Recorded data:
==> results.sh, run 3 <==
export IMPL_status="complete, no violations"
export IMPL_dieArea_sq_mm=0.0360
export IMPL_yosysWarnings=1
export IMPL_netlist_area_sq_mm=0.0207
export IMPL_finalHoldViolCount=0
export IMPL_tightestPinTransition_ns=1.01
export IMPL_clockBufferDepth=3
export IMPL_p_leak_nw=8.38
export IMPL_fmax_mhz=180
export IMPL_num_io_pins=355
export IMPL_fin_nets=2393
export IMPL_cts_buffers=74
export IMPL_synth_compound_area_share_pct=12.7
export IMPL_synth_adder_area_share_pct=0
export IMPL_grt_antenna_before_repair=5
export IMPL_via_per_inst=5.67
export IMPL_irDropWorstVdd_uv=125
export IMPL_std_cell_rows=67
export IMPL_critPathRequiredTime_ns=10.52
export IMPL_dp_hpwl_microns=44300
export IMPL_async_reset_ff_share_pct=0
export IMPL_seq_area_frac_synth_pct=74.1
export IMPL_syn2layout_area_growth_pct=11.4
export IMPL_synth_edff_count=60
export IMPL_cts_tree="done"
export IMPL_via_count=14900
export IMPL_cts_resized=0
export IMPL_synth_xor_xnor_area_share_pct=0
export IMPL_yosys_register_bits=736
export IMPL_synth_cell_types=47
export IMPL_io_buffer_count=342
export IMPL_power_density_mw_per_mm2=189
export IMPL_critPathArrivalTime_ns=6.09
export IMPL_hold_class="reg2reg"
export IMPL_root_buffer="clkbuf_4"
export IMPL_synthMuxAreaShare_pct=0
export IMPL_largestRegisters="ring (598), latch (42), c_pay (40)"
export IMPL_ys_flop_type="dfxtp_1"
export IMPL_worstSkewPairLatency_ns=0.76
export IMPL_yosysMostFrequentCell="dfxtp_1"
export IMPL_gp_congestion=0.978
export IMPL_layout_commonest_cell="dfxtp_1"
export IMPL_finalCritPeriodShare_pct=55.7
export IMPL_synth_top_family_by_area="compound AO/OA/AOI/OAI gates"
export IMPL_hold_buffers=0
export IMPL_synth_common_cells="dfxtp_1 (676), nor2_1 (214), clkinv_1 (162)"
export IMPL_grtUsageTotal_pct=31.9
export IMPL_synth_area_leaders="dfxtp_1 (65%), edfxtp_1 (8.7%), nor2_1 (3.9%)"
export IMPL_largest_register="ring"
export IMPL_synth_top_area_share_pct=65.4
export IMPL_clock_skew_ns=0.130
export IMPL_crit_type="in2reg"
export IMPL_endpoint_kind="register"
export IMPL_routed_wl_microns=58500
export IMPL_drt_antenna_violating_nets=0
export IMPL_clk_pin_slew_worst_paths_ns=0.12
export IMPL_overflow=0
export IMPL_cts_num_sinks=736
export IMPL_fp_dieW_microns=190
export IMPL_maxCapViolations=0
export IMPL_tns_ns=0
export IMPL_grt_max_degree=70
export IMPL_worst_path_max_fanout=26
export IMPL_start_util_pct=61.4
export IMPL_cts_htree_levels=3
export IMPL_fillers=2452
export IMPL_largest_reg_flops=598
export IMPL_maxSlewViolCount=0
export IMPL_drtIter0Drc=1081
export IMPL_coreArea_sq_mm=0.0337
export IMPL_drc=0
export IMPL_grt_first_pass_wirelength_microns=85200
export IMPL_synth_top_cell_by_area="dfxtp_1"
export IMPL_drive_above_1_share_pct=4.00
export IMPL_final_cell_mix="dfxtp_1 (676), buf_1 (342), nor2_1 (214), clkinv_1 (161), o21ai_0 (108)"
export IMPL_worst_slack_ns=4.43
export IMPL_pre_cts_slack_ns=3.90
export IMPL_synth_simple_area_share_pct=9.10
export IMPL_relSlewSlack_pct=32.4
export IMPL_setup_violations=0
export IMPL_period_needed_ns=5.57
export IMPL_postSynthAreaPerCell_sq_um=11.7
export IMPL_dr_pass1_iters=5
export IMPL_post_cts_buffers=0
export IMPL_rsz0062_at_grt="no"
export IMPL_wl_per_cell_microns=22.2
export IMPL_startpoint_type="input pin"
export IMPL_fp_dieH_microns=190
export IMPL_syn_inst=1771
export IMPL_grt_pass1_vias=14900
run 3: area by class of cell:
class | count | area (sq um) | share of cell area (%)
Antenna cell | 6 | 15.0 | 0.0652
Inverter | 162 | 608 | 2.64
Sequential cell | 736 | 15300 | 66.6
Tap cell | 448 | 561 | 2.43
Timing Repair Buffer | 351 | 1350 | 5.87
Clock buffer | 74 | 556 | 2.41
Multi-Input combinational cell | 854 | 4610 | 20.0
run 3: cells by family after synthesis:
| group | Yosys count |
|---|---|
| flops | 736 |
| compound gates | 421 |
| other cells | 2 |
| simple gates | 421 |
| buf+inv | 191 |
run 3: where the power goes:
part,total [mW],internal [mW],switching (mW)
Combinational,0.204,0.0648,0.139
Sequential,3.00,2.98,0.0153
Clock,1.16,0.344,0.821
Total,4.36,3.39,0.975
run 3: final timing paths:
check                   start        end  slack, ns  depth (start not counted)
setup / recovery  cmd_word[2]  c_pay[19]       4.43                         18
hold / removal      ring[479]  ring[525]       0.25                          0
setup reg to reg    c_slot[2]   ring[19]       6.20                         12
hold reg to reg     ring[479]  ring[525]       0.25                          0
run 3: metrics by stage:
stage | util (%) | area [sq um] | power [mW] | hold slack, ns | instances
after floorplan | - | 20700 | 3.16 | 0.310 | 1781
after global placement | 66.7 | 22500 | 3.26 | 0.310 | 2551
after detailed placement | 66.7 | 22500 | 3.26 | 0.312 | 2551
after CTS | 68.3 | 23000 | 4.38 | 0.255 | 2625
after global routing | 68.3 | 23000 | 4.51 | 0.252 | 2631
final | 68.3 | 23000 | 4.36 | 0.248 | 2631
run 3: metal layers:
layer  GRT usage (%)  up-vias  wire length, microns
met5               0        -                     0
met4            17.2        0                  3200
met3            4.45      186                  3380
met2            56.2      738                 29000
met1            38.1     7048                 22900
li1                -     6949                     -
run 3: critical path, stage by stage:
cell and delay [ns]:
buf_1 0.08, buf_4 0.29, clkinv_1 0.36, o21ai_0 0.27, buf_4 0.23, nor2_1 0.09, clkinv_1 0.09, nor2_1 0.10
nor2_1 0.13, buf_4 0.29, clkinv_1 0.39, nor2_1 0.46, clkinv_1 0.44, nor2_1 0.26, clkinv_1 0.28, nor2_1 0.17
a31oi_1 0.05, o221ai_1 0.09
What follows belongs to an exercise in optimizing a design on an open flow for small area, a short achievable clock period and few clock cycles; a production flow would make more cautious choices. Only simulation tests tie the RTL to the original design; equivalence was not proved. Power is estimated from default activity; no workload was simulated.

`flow/flow/run.sh`:
```
#!/bin/bash
set -euo pipefail
bash standard.sh SETUP_SLACK_MARGIN=8 TNS_END_PERCENT=30 finish > standard_flow.log 2>&1
```
`flow/constraint.sdc`:
```
create_clock -name core_clock -period 12.0 [get_ports {clk}]
set_input_delay 2.4000 -clock core_clock [delete_from_list [all_inputs] [get_ports {clk}]]
set_output_delay 2.4000 -clock core_clock [all_outputs]
set_load 0.01 [all_outputs]
```
`flow/standard.sh`:
```
#!/bin/bash
# synth_recipe.tcl (not shown) runs the flow's synth.tcl, then flattens the netlist and writes it again
# the make line also repeats each setting of config.mk as NAME=value (left out here)
make -C /OpenROAD-flow-scripts/flow DESIGN_CONFIG=/design/flow/config.mk WORK_HOME=/design/flow/orfs CLKGATE_MAP_FILE= SYNTH_SCRIPT=/design/flow/synth_recipe.tcl "${@:-finish}"
```
`flow/config.mk`:
```
export PLATFORM = sky130hd
export DESIGN_NAME = tsd_core
export DESIGN_NICKNAME = tsd_core
export VERILOG_FILES = /design/flow/design.v
export SDC_FILE = /design/flow/constraint.sdc
export NUM_CORES = 4
export LEC_CHECK = 0
export CAP_MARGIN = 30
export CORE_MARGIN = 2
export CORE_UTILIZATION = 40
export SLEW_MARGIN = 30
```
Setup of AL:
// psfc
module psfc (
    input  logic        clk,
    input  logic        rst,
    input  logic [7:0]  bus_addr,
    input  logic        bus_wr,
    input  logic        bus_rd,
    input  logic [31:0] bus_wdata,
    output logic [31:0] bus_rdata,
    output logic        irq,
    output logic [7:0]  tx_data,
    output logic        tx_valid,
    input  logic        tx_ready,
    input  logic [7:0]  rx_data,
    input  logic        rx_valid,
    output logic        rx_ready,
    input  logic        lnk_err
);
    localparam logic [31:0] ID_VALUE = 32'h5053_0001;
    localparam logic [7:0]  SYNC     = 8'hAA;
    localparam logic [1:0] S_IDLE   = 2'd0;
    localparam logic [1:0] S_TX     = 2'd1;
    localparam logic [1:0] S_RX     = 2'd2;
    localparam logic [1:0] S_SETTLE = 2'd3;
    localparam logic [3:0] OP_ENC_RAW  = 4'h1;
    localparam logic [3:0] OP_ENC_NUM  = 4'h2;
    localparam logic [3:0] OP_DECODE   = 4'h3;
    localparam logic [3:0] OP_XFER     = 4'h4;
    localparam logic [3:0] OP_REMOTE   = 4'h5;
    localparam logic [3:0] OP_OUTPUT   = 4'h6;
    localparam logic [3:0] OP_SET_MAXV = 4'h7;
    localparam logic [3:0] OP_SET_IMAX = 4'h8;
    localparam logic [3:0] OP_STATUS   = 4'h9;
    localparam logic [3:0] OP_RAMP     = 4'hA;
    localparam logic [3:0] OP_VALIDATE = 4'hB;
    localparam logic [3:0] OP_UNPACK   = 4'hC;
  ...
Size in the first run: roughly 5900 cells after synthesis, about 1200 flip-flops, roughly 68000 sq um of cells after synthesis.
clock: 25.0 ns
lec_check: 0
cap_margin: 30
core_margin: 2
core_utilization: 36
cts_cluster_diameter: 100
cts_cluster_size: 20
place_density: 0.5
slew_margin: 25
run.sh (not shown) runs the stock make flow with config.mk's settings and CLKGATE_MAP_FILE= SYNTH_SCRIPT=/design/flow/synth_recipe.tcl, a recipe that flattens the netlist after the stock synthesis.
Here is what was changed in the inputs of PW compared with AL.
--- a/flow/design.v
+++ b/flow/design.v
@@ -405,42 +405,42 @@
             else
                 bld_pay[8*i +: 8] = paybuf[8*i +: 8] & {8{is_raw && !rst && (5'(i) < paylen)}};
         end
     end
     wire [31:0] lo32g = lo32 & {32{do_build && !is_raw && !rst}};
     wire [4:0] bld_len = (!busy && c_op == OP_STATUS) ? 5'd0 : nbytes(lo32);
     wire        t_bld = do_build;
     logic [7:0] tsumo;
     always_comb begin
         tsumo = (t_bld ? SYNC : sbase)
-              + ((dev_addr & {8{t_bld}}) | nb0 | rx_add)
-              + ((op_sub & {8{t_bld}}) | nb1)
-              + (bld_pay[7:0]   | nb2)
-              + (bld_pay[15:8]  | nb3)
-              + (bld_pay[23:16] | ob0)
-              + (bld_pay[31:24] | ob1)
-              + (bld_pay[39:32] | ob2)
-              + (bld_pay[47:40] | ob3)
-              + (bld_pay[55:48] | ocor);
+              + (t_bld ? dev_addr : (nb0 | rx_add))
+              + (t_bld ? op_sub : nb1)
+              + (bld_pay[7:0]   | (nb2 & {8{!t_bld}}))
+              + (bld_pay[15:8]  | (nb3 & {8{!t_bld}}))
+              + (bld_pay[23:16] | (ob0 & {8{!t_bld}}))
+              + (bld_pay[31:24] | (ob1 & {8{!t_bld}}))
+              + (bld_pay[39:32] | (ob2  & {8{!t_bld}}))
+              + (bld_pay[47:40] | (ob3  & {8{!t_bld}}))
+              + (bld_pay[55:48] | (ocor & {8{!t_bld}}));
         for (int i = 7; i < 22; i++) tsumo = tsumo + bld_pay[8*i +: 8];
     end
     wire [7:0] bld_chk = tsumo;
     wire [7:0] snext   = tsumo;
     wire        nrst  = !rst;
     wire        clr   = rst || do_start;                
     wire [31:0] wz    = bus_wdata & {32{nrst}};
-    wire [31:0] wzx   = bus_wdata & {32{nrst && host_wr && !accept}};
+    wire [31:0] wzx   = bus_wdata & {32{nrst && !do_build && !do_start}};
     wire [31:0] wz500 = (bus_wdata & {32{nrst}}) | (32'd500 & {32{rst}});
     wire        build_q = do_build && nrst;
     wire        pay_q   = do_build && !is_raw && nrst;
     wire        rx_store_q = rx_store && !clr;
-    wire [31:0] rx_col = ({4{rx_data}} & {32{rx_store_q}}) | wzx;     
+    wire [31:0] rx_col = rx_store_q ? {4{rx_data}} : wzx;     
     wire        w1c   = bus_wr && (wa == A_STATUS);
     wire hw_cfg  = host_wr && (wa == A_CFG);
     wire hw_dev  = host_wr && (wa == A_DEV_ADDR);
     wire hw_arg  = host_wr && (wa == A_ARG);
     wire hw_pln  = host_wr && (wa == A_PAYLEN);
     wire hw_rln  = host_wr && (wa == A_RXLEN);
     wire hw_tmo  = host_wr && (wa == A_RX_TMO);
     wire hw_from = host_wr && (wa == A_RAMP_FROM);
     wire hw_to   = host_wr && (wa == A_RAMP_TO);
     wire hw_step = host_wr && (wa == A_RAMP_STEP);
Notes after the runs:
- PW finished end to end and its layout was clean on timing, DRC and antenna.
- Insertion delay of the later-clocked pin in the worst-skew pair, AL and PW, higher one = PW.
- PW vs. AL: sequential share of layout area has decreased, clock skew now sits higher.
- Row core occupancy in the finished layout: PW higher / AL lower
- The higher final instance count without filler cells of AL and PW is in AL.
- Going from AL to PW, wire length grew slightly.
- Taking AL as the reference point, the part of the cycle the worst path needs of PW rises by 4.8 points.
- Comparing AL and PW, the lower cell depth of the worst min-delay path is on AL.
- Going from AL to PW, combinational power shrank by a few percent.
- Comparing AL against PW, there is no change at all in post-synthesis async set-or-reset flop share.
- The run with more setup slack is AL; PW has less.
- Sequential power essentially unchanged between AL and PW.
This is an optimization exercise on Yosys and OpenROAD, whose aim is small area, a short achievable clock period and few clock cycles, not a production implementation. RTL that was checked went through simulation tests only; none was proved equivalent to the original. No functional check of the RTL was part of runs 4 and 5. Power and IR drop assume default switching activity.

$ cat config.mk
export PLATFORM = sky130hd
export DESIGN_NAME = ieee488_engine
export DESIGN_NICKNAME = ieee488_engine
export VERILOG_FILES = /design/flow/design.v
export SDC_FILE = /design/flow/constraint.sdc
export NUM_CORES = 4
export LEC_CHECK = 0
export ABC_CLOCK_PERIOD_IN_PS = 1000
export CAP_MARGIN = 20
export CORE_MARGIN = 2
export CORE_UTILIZATION = 40
export SETUP_SLACK_MARGIN = 1.5
export SLEW_MARGIN = 20
$ cat constraint.sdc
create_clock -name core_clock -period 5.0 [get_ports {clk}]
set_input_delay 1.0000 -clock core_clock [delete_from_list [all_inputs] [get_ports {clk}]]
set_output_delay 1.0000 -clock core_clock [all_outputs]
set_load 0.01 [all_outputs]
$ cat design.v
module ieee488_engine (
    input  wire       clk,
    input  wire       rst,           
    input  wire [4:0] cfg_address,   
    input  wire       atn_in,
    input  wire       dav_in,
    input  wire       ndac_in,
    input  wire       nrfd_in,
    input  wire       eoi_in,
    input  wire       ifc_in,
    input  wire [7:0] data_in,
    output reg        dav_drv,
    output reg        eoi_drv,
    output reg        ndac_drv,
    output reg        nrfd_drv,
    output wire [7:0] data_out,
    output wire       data_talk,     
    output wire       ctrl_talk,     
    output wire       ext_req,
    output wire [3:0] ext_op,
    output wire [3:0] ext_sa,
    output wire [7:0] ext_wdata,
    input  wire       ext_ack,
    input  wire       ext_ok,
    input  wire [7:0] ext_rdata,
    input  wire       ext_last,
    input  wire       ext_eoi,
    output wire [5:0] cmd_len,
    input  wire [4:0] cmd_raddr,
    output wire [7:0] cmd_rdata
);
    localparam CMD_BUF_SIZE = 32;
    localparam [4:0] S_IDLE = 5'h00,    
                     S_CW   = 5'h01,    
                     S_RXD  = 5'h02,    
                     S_LW   = 5'h03,    
                     S_RXL  = 5'h04,    
                     S_WAL  = 5'h05,    
                     S_WAO  = 5'h06,    
                     S_WAT  = 5'h07,    
                     S_TXW  = 5'h08,    
                     S_TXD  = 5'h09,    
                     S_TXV  = 5'h0A,    
                     S_FW   = 5'h10,    
                     S_ST   = 5'h11,    
                     S_FR   = 5'h12,    
                     S_FE   = 5'h13,    
                     S_ADV  = 5'h14,    
                     S_RF   = 5'h15,    
                     S_DOS  = 5'h16,    
                     S_FO   = 5'h17,    
                     S_CLO  = 5'h18,    
                     S_FREE = 5'h19;    
    localparam [1:0] M_CMD    = 2'd0,
                     M_DATA   = 2'd1,
                     M_IGNORE = 2'd2;
    reg [4:0] state;
    reg [4:0] device_address;
    reg       listen_active;
    reg       talk_active;
    reg       command_received;
    reg       open_active;
    reg [3:0] open_sa;
    reg [5:0] command_length;
    reg [7:0] command_buffer [0:CMD_BUF_SIZE-1];
    reg       atn_received;
    reg       ifc_received;
    reg       atn_prev;
    reg [7:0] v;             
    reg       eoi;           
    reg [3:0] sa;            
    reg [1:0] mode;
    reg       last;
    reg       talk_drv;      
    assign ext_req   = state[4];
    assign ext_op    = state[3:0];
    assign ext_sa    = sa;
    assign ext_wdata = v;
    assign data_out  = v;
    assign data_talk = talk_drv;
    assign ctrl_talk = talk_drv;
    assign cmd_len   = command_length;
    assign cmd_rdata = command_buffer[cmd_raddr];
    wire atn_event = atn_prev & ~atn_in;
    wire ifc_now   = ifc_received | ~ifc_in;           
    wire abort_any = atn_received | ifc_now;           
    wire [2:0] cb_class = v[7:5];
    wire       is_unlisten = (v == 8'h3F);
    wire       is_untalk   = (v == 8'h5F);
    wire       is_listen   = (cb_class == 3'b001) & ~is_unlisten;
    wire       is_talk     = (cb_class == 3'b010) & ~is_untalk;
    wire       is_second   = (v[7:4] == 4'h6);
    wire       is_close    = (v[7:4] == 4'hE);
    wire       is_open     = (v[7:4] == 4'hF);
    wire       addr_match  = (v[4:0] == device_address);
    wire tx_ready = ~ndac_in & nrfd_in;      
    wire tx_taken = ~nrfd_in & ndac_in;      
    wire cmd_we = (state == S_RXL) && !abort_any && dav_in &&
                  mode == M_CMD && !command_length[5];
    always @(posedge clk) begin
        if (cmd_we)
            command_buffer[command_length[4:0]] <= v;
    end
    reg disp;    
    always @(posedge clk) begin
        disp = 1'b0;
        atn_prev <= atn_in;
        if (rst) begin
            state            <= S_IDLE;
            device_address   <= cfg_address;
            listen_active    <= 1'b0;
            talk_active      <= 1'b0;
            command_received <= 1'b0;
            open_active      <= 1'b0;
            command_length   <= 6'd0;
            atn_received     <= 1'b0;
            ifc_received     <= 1'b0;
            dav_drv          <= 1'b0;
            eoi_drv          <= 1'b0;
            ndac_drv         <= 1'b0;
            nrfd_drv         <= 1'b0;
            talk_drv         <= 1'b0;
        end else begin
            if (~ifc_in)
                ifc_received <= 1'b1;
            case (state)
                S_IDLE: disp = 1'b1;
                S_CW: begin
                    if (abort_any) begin
                        disp = 1'b1;
                    end else if (atn_in) begin
                        ndac_drv <= 1'b0;
                        nrfd_drv <= 1'b0;
                        state    <= S_IDLE;
                    end else if (~dav_in && ~nrfd_drv) begin
                        v        <= data_in;
                        nrfd_drv <= 1'b1;
                        ndac_drv <= 1'b0;
                        state    <= S_RXD;
                    end else begin
                        nrfd_drv <= 1'b0;
                        ndac_drv <= 1'b1;
                    end
                end
                S_RXD: begin
                    if (abort_any) begin
                        disp = 1'b1;
                    end else if (dav_in) begin
                        ndac_drv <= 1'b1;
                        sa    <= v[3:0];
                        state <= S_CW;
                        if (is_unlisten) begin
                            listen_active <= 1'b0;
                            if (command_received) begin
                                if (open_active && open_sa != 4'd15) begin
                                    sa    <= open_sa;
                                    state <= S_FO;
                                end else begin
                                    state <= S_DOS;
                                end
                            end else begin
                                command_length <= 6'd0;
                                open_active    <= 1'b0;
                            end
                        end else if (is_untalk) begin
                            talk_active <= 1'b0;
                        end else if (is_listen) begin
                            if (addr_match) begin
                                listen_active <= 1'b1;
                                talk_active   <= 1'b0;
                            end
                        end else if (is_talk) begin
                            if (addr_match) begin
                                talk_active   <= 1'b1;
                                listen_active <= 1'b0;
                            end
                        end else if (is_second) begin
                            if (listen_active) begin
                                if (!atn_in) begin
                                    state <= S_WAL;
                                end else if (v[3:0] == 4'd15) begin
                                    mode  <= M_CMD;
                                    state <= S_LW;
                                end else begin
                                    state <= S_FW;
                                end
                            end else if (talk_active) begin
                                state <= atn_in ? S_FR : S_WAT;
                            end
                        end else if (is_close) begin
                            if (listen_active)
                                state <= (v[3:0] == 4'd15) ? S_FREE : S_CLO;
                        end else if (is_open) begin
                            if (listen_active) begin
                                if (!atn_in) begin
                                    state <= S_WAO;
                                end else begin
                                    open_active <= 1'b1;
                                    open_sa     <= v[3:0];
                                    mode        <= M_CMD;
                                    state       <= S_LW;
                                end
                            end
                        end
                    end
                end
                S_DOS, S_FO: begin
                    if (ext_ack) begin
                        command_length   <= 6'd0;
                        command_received <= 1'b0;
                        open_active      <= 1'b0;
                        nrfd_drv         <= 1'b0;
                        state            <= S_CW;
                    end
                end
                S_CLO: begin
                    if (ext_ack) begin
                        nrfd_drv <= 1'b0;
                        state    <= S_CW;
                    end
                end
                S_FREE: begin
                    if (ext_ack) begin
                        if (listen_active) begin
                            nrfd_drv <= 1'b0;
                            state    <= S_CW;
                        end else begin
                            device_address <= cfg_address;
                            dav_drv  <= 1'b0;
                            eoi_drv  <= 1'b0;
                            ndac_drv <= 1'b0;
                            nrfd_drv <= 1'b0;
                            talk_drv <= 1'b0;
                            if (ifc_in)
                                ifc_received <= 1'b0;
                            state    <= S_IDLE;
                        end
                    end
                end
                S_WAL, S_WAO, S_WAT: begin
                    if (ifc_now) begin
                        disp = 1'b1;
                    end else if (atn_in) begin
                        if (state == S_WAT) begin
                            state <= S_FR;
                        end else if (state == S_WAO || sa == 4'd15) begin
                            if (state == S_WAO) begin
                                open_active <= 1'b1;
                                open_sa     <= sa;
                            end
                            mode     <= M_CMD;
                            nrfd_drv <= 1'b0;
                            state    <= S_LW;
                        end else begin
                            state <= S_FW;
                        end
                    end
                end
                S_FW: begin
                    if (ext_ack) begin
                        mode     <= ext_ok ? M_DATA : M_IGNORE;
                        nrfd_drv <= 1'b0;
                        state    <= S_LW;
                    end
                end
                S_LW: begin
                    if (abort_any) begin
                        disp = 1'b1;
                    end else if (~dav_in && ~nrfd_drv) begin
                        v        <= data_in;
                        nrfd_drv <= 1'b1;
                        ndac_drv <= 1'b0;
                        state    <= S_RXL;
                    end else begin
                        nrfd_drv <= 1'b0;
                        ndac_drv <= 1'b1;
                    end
                end
                S_RXL: begin
                    if (abort_any) begin
                        disp = 1'b1;
                    end else if (dav_in) begin
                        ndac_drv <= 1'b1;
                        state    <= S_LW;
                        case (mode)
                            M_CMD: begin
                                command_received <= 1'b1;
                                if (!command_length[5])
                                    command_length <= command_length + 6'd1;
                            end
                            M_DATA: state <= S_ST;
                            default: ;
                        endcase
                    end
                end
                S_ST: begin
                    if (ext_ack) begin
                        if (!ext_ok) mode <= M_IGNORE;
                        nrfd_drv <= 1'b0;
                        state    <= S_LW;
                    end
                end
                S_FR: begin
                    if (ext_ack) begin
                        if (abort_any) begin
                            disp = 1'b1;
                        end else if (ext_ok) begin
                            ndac_drv <= 1'b0;
                            nrfd_drv <= 1'b0;
                            talk_drv <= 1'b1;
                            state    <= S_FE;
                        end else begin
                            ndac_drv <= 1'b0;
                            nrfd_drv <= 1'b0;
                            state    <= S_IDLE;
                        end
                    end
                end
                S_FE: begin
                    if (ext_ack) begin
                        v    <= ext_rdata;
                        last <= ext_last;
                        eoi  <= ext_last & ext_eoi;
                        if (abort_any) begin
                            talk_drv <= 1'b0;
                            disp = 1'b1;
                        end else if (tx_ready) begin
                            eoi_drv <= ext_last & ext_eoi;
                            state   <= S_TXD;
                        end else begin
                            state   <= S_TXW;
                        end
                    end
                end
                S_TXW: begin
                    if (abort_any) begin
                        talk_drv <= 1'b0;
                        disp = 1'b1;
                    end else if (tx_ready) begin
                        eoi_drv <= eoi;
                        state   <= S_TXD;
                    end
                end
                S_TXD: begin
                    if (abort_any) begin
                        eoi_drv  <= 1'b0;
                        talk_drv <= 1'b0;
                        disp = 1'b1;
                    end else begin
                        dav_drv <= 1'b1;
                        state   <= S_TXV;
                    end
                end
                S_TXV: begin
                    if (abort_any) begin
                        dav_drv  <= 1'b0;
                        eoi_drv  <= 1'b0;
                        talk_drv <= 1'b0;
                        disp = 1'b1;
                    end else if (tx_taken) begin
                        dav_drv <= 1'b0;
                        eoi_drv <= 1'b0;
                        if (!last) begin
                            state <= S_ADV;
                        end else if (eoi) begin
                            talk_drv <= 1'b0;
                            state    <= S_IDLE;
                        end else begin
                            state <= S_RF;
                        end
                    end
                end
                S_ADV: if (ext_ack) state <= S_FE;
                S_RF: begin
                    if (ext_ack) begin
                        if (ext_ok) begin
                            state <= S_FE;
                        end else begin
                            talk_drv <= 1'b0;
                            state    <= S_IDLE;
                        end
                    end
                end
                default: state <= S_IDLE;
            endcase
            if (disp) begin
                if (ifc_now) begin
                    listen_active    <= 1'b0;
                    talk_active      <= 1'b0;
                    command_received <= 1'b0;
                    open_active      <= 1'b0;
                    command_length   <= 6'd0;
                    sa               <= 4'd15;
                    state            <= S_FREE;
                end else if (atn_received) begin
                    atn_received <= 1'b0;
                    nrfd_drv     <= 1'b0;
                    ndac_drv     <= 1'b1;
                    state        <= S_CW;
                end else begin
                    state <= S_IDLE;
                end
            end
            if (atn_event) begin
                atn_received <= 1'b1;
                dav_drv      <= 1'b0;
                eoi_drv      <= 1'b0;
                talk_drv     <= 1'b0;
                ndac_drv     <= 1'b1;
                nrfd_drv     <= 1'b1;
            end
        end
    end
endmodule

Action item: Output, from the data above, the lines from the line with "export IMPL_finalHoldViolCount=0" to the line with "export IMPL_critPathRequiredTime_ns=10.52" exactly as they stand, both ends included and nothing else.

Answer section:
export IMPL_finalHoldViolCount=0
export IMPL_tightestPinTransition_ns=1.01
export IMPL_clockBufferDepth=3
export IMPL_p_leak_nw=8.38
export IMPL_fmax_mhz=180
export IMPL_num_io_pins=355
export IMPL_fin_nets=2393
export IMPL_cts_buffers=74
export IMPL_synth_compound_area_share_pct=12.7
export IMPL_synth_adder_area_share_pct=0
export IMPL_grt_antenna_before_repair=5
export IMPL_via_per_inst=5.67
export IMPL_irDropWorstVdd_uv=125
export IMPL_std_cell_rows=67
export IMPL_critPathRequiredTime_ns=10.52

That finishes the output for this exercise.